People put a lot of weight on numbers, especially those that show significance in terms of accomplishment:
- 100 days in political office;
- 10,000 followers for a social media influencer;
- 100,000 likes for a viral post on the worldwide web;
- 1,000,000 units sold;
- 1 billion customers served by a fast-food chain.
But as much as we pay a lot of attention to quantity, we seem to pay less notice to quality.
- What percentage of constituents were satisfied with the politician’s performance during his 100 days in office?
- How frequent did followers visit the social media influencer’s website?
- How many likes did the viral post author get for his other posts?
- How many of the 1,000,000 units sold were defect-free or without complaints from buyers?
- How many of the billion customers served were satisfied with the fast-food’s service?
We seem to have it in our human nature to celebrate quantity over quality.
Maybe it’s because quantity is easier to grasp and recognise.
It gets complicated if we say we sold 1,000 good quality items out of 1,050 produced. People will ask what happened with the 50 that didn’t make the cut? We’d end up explaining what we did wrong with 50 items rather than what we did right with 1,000 items.
It’s our nature to see the bad more than the good. Hence, just being one-dimensional, just by citing one simple number in quantity makes our achievements more tangible and easier to brag about.
We also like to celebrate streaks and trends. In sports, we take pride in winning so many games in a row. During the CoVID-19 pandemic, nations would tally how many days they had without a single infection and cite it as a reason to loosen restrictions, at least until one comes along and causes another lockdown.
We take what we can from quantities, streaks, and trends. But we will hesitate to appreciate ratios and quality statistics.

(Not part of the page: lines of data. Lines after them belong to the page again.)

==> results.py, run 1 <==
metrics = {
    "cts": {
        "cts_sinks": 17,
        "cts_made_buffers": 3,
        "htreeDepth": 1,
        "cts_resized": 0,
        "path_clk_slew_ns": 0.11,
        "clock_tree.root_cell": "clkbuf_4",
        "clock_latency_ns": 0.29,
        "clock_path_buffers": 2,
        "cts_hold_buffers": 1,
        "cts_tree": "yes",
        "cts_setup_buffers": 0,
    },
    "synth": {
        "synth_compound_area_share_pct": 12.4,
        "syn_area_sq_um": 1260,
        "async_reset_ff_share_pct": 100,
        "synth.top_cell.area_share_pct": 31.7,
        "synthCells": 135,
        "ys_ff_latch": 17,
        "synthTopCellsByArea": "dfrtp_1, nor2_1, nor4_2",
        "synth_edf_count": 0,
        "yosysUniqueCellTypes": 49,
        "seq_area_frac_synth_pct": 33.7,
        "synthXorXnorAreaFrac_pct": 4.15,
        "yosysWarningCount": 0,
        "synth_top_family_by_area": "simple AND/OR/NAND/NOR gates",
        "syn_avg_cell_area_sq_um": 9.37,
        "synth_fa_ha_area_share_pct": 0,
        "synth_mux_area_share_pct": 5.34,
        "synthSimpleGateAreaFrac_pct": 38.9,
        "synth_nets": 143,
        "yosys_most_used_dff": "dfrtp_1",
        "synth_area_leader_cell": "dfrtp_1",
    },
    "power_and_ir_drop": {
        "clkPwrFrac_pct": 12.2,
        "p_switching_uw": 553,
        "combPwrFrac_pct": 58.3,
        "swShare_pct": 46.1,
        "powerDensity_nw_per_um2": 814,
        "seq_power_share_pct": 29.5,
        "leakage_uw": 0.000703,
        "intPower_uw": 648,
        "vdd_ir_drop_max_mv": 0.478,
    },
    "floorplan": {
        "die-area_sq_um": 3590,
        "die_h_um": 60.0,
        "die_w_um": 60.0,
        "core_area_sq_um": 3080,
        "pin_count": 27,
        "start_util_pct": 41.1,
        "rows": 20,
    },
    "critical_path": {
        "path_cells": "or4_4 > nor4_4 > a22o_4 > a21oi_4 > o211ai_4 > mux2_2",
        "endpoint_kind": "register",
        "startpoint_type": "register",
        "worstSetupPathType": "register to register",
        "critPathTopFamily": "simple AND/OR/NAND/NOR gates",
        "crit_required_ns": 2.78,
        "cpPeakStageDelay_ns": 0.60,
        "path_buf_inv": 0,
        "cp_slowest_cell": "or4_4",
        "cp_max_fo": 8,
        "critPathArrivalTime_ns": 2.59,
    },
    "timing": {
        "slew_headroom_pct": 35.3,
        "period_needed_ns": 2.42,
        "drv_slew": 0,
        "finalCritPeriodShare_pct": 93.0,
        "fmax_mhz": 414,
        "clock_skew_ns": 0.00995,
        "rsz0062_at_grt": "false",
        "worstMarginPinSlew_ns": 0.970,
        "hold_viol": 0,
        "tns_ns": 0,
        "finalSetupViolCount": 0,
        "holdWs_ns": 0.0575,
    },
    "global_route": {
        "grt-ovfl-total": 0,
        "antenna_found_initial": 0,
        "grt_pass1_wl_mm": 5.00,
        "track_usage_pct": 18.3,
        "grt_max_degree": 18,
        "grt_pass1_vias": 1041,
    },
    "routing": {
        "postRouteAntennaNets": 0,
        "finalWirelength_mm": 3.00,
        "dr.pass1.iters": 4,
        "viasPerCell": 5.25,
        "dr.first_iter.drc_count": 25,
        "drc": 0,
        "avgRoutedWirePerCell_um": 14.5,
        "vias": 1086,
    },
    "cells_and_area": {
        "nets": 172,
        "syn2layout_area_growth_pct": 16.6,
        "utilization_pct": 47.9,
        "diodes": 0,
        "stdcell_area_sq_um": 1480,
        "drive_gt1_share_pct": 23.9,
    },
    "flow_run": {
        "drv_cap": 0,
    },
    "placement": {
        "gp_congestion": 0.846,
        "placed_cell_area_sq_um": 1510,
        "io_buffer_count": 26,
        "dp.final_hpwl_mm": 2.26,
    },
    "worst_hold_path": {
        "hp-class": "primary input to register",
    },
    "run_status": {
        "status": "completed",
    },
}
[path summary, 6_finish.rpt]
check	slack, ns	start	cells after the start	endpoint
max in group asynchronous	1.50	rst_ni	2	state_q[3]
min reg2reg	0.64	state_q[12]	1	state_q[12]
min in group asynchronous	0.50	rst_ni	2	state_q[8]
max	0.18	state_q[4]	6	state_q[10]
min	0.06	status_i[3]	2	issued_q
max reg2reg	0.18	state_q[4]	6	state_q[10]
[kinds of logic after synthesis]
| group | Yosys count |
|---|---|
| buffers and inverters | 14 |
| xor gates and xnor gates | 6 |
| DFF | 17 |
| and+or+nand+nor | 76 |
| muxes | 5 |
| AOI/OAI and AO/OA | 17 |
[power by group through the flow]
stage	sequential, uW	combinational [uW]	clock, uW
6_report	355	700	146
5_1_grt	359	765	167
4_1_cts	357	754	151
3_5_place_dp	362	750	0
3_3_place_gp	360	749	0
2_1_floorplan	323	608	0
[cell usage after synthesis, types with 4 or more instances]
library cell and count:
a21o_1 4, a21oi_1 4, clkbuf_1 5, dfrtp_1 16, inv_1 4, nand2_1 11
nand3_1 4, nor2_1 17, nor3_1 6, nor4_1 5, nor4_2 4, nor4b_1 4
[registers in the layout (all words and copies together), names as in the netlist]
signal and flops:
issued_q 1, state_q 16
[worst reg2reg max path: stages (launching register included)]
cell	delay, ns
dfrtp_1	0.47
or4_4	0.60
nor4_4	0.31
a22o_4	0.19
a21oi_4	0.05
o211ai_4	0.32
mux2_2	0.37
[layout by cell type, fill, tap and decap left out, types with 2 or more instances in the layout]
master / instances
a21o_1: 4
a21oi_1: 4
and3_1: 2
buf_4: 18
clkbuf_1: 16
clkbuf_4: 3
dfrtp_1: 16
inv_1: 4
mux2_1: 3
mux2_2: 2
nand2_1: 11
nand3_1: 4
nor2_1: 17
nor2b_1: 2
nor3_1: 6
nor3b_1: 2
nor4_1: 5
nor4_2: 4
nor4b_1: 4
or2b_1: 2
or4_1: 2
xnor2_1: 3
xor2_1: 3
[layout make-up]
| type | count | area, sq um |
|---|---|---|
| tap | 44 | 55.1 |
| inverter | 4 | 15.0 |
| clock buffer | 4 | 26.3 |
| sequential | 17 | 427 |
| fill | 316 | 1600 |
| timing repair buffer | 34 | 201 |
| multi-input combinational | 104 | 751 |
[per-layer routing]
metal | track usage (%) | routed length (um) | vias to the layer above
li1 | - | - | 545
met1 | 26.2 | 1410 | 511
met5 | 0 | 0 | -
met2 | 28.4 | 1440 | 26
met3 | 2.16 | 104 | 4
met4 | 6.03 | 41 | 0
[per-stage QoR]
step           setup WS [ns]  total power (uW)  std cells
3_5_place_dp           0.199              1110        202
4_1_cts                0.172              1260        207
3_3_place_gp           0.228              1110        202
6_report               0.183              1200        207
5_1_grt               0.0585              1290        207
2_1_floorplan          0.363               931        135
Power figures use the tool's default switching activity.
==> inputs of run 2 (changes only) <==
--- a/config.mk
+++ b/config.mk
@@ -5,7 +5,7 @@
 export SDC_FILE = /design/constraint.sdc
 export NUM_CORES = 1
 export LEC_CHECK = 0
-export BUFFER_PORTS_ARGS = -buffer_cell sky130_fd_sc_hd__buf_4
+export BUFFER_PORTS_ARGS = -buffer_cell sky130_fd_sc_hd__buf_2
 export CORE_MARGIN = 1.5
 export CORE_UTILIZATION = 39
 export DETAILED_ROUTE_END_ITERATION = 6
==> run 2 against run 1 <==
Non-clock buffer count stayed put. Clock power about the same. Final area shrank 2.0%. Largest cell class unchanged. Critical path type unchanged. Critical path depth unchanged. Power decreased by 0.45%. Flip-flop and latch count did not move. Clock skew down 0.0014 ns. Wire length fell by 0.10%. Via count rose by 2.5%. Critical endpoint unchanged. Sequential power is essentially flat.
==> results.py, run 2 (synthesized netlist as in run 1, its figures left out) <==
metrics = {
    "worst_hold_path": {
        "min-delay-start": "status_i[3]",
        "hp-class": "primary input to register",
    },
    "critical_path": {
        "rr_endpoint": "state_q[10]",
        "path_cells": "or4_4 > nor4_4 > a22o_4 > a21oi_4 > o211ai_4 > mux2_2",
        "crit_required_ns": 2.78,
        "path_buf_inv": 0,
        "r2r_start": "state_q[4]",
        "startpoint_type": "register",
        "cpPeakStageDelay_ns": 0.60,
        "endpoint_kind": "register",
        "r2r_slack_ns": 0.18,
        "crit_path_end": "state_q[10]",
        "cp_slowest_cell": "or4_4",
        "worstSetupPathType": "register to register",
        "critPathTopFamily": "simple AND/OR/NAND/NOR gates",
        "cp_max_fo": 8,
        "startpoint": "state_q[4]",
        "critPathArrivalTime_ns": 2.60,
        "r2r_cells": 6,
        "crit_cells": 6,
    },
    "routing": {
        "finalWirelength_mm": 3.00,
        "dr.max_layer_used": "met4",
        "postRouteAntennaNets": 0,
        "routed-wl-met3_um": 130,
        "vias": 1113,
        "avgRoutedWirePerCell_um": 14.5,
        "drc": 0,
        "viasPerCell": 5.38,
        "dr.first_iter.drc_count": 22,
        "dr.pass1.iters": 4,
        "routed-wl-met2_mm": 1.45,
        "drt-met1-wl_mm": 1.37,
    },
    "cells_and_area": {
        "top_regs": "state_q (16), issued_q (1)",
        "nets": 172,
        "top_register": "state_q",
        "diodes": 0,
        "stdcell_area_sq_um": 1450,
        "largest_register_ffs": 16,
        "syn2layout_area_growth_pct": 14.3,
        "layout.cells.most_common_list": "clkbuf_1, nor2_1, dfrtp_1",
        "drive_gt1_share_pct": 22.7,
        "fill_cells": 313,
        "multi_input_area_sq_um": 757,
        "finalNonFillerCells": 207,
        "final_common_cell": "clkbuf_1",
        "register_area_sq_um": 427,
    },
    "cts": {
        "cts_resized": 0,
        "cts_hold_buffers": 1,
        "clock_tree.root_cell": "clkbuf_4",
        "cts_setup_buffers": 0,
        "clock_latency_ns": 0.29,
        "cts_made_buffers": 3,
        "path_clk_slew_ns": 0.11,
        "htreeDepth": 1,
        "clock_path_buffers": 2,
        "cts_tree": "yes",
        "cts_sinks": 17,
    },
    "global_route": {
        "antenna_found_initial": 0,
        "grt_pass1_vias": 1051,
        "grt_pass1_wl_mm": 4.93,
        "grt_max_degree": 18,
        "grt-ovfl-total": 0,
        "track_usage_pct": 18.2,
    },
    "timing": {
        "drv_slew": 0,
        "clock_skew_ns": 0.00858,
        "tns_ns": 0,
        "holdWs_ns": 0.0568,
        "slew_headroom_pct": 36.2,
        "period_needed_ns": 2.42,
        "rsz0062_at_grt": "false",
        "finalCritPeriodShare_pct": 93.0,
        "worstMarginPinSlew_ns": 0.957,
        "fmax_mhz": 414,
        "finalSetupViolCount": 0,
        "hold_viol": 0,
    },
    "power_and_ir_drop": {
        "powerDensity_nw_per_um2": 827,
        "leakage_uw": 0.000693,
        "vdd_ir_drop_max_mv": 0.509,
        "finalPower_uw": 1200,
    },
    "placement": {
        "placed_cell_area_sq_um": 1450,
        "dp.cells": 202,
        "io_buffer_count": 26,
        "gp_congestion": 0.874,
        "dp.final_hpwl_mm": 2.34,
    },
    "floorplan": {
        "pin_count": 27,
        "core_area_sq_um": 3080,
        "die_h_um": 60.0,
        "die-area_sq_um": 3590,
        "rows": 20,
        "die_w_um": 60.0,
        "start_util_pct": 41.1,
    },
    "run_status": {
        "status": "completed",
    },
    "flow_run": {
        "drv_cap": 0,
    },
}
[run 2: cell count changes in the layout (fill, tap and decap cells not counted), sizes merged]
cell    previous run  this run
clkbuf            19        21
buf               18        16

We’d prefer a manufacturing plant manager report employees worked 1,000,000 hours cumulatively without an injury rather than say there was one injury out of 2,000,000 man-hours registered. People would ask what was the injury and how and why it happened.
Still, we should ask ourselves: what are the benefits of reporting quantities, streaks, and trends? Is it to boast, make us look good, and build our reputations? Will it increase our influence resulting in something positive and tangible in return?
We sometimes focus a little too much on what’s it about for us when maybe we should be asking what good will it also be for them—the customers, the likers, the readers, and stakeholders.